I observe that you made the difficult decision for your son to stay at your parents house during the weekdays based on the information you had at that time.
Firstly, your son did not want to change school although your new home is further. however, if he stayed with you in the new home, he would have spent more time travelling and would lose out on sleep.
Hence, out of love and care and with the best intentions, you allowed him to remain at his current school and arranged him to stay at your grandparents home which was nearer to that school. This facilitated your son to sleep longer and be better rested. It was also to provide him a stable school environment.
Understandably the latest exam results have not been good and you can’t help but think it was your fault. Please do not be too hard on yourself. My experience is that tough exam periods and results do not define your son’s abilities. He, too, is still adjusting to many aspects of school, such as friends, and trying to find what study method works best, exam prep, his interests areas, etc.
With the latest feedback from your son on his preferences (after trying out staying at your parents and him expressing he wants to stay with you), may I suggest to start a gentle reset. Acknowledge that the past months felt heavy for him. Emphasise that his wellbeing matters more than exams. Shift the routine so he feels safe and connected. If he prefers commuting from home, trial it for a few weeks with earlier bedtimes and a simple travel routine. Add a predictable daily touchpoint, such as a short call or a note. Inform the school about the change so teachers can watch for fatigue and reduce pressure. Keep study sessions short and focused on one skill at a time, review key mistakes, and praise effort and courage.

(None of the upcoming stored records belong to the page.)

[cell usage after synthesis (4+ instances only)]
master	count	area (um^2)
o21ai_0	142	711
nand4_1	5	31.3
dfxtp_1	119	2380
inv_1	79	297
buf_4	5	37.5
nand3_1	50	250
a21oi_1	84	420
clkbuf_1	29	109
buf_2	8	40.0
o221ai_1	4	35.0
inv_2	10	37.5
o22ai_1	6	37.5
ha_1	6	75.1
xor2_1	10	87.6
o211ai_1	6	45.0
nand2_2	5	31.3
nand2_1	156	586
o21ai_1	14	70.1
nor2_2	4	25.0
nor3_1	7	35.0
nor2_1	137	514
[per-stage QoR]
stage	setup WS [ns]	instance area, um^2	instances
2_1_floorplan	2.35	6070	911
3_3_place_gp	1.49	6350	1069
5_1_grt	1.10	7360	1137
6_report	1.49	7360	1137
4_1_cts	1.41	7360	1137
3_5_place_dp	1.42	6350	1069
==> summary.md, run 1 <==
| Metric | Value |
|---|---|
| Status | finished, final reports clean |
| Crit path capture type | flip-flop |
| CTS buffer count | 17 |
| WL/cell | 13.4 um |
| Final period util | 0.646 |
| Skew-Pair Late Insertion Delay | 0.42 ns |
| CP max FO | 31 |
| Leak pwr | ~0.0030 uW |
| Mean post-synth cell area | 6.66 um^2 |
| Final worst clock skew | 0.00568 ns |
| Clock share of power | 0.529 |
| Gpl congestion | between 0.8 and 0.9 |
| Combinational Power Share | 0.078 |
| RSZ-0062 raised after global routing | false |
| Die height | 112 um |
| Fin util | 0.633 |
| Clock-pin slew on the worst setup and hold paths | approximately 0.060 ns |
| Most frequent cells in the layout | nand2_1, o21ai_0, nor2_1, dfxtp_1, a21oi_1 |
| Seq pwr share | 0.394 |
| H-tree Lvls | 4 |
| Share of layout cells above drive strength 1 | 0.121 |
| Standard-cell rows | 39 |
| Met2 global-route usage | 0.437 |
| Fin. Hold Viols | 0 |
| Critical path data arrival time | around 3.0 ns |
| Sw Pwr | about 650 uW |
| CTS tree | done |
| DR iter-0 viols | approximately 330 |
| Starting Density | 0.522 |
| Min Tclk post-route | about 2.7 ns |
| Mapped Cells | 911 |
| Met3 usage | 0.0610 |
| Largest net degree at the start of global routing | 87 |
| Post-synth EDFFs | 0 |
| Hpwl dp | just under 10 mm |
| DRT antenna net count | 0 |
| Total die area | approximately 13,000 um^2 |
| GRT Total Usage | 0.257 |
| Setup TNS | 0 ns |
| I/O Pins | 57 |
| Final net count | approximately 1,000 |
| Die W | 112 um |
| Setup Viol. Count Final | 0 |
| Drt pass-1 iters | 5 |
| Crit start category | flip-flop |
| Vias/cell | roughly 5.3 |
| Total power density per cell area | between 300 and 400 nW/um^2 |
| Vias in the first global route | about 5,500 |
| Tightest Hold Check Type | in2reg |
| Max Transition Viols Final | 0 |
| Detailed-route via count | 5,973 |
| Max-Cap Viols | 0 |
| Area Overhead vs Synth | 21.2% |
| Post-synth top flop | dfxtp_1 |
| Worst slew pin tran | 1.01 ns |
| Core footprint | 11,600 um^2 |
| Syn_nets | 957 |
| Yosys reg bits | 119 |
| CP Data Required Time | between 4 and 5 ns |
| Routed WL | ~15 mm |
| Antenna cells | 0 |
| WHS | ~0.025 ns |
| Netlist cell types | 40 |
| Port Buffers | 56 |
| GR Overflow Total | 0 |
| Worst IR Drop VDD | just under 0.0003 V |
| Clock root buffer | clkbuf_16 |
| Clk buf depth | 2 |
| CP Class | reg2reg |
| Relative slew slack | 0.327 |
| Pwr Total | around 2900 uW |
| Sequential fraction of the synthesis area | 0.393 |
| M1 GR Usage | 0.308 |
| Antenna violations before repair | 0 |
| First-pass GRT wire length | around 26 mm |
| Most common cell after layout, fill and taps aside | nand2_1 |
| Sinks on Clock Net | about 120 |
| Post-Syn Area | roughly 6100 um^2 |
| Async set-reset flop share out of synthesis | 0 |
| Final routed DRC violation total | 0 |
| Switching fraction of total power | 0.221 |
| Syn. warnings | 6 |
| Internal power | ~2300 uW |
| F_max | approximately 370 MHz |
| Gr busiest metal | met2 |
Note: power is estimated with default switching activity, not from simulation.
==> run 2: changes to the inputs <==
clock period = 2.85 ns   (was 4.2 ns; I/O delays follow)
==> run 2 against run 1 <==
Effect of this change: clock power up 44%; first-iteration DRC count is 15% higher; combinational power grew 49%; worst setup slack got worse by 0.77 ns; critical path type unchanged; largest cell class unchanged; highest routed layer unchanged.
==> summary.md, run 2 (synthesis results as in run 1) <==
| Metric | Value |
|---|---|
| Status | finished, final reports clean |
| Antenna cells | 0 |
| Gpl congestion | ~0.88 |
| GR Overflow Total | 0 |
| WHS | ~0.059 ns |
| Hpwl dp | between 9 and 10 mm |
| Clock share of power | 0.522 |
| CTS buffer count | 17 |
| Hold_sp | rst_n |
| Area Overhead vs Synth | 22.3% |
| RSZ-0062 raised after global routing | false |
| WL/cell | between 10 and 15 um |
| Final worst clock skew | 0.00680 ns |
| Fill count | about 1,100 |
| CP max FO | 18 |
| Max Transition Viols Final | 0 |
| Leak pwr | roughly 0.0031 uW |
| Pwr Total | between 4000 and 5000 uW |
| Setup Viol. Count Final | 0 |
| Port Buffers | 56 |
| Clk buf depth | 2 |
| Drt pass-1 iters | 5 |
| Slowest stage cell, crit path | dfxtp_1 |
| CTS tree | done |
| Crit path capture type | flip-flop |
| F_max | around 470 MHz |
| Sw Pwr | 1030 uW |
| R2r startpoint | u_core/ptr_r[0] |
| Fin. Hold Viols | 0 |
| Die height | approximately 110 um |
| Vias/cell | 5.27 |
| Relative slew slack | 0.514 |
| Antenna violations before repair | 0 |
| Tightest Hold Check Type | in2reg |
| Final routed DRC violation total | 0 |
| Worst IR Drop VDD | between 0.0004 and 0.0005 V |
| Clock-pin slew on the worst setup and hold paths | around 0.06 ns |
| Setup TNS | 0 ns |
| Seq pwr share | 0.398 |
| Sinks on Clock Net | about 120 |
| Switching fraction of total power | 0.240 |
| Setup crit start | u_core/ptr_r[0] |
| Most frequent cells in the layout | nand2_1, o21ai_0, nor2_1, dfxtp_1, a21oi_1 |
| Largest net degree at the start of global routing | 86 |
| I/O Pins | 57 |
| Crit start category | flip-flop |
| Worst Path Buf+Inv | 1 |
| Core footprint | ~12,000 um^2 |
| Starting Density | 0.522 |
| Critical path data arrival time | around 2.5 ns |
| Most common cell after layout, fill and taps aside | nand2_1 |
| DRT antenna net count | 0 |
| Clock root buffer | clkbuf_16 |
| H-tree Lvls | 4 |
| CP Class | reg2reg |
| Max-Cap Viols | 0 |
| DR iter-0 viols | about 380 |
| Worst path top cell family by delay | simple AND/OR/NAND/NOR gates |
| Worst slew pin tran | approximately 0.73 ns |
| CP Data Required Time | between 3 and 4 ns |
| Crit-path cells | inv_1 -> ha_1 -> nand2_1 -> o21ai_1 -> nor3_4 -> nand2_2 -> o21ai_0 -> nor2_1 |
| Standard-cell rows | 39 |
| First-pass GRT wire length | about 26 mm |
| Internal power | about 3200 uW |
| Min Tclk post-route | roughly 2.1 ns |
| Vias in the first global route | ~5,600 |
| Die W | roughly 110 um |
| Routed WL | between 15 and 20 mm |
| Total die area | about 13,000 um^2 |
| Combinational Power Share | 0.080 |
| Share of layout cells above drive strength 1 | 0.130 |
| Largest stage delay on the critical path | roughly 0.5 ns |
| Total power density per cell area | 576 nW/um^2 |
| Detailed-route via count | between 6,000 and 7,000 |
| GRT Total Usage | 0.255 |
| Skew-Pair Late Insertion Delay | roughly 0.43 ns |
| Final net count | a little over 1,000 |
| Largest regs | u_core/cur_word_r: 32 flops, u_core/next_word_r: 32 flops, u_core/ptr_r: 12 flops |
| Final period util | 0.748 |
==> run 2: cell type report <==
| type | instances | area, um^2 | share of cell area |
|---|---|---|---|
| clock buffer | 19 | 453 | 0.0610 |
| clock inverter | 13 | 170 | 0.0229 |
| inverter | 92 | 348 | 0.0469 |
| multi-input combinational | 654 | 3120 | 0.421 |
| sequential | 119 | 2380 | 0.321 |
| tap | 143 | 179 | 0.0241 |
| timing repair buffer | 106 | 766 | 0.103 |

Thank the grandparents for their care and give them a clear, encouraging role in the new plan.
Please do remember to kind to yourself. You did not fail him. You care, you try, and you are adapting to find the optimal arrangement. I think your flexibility to change and improve is wonderful and exactly what good mothers do.
To your credit, your openness and flexibility to listen and adjust suggests strong, caring parenting.
Please know you are not alone so reach out here too whenever needed for support and encouragement in this parenting journey. Sending you warmth and care!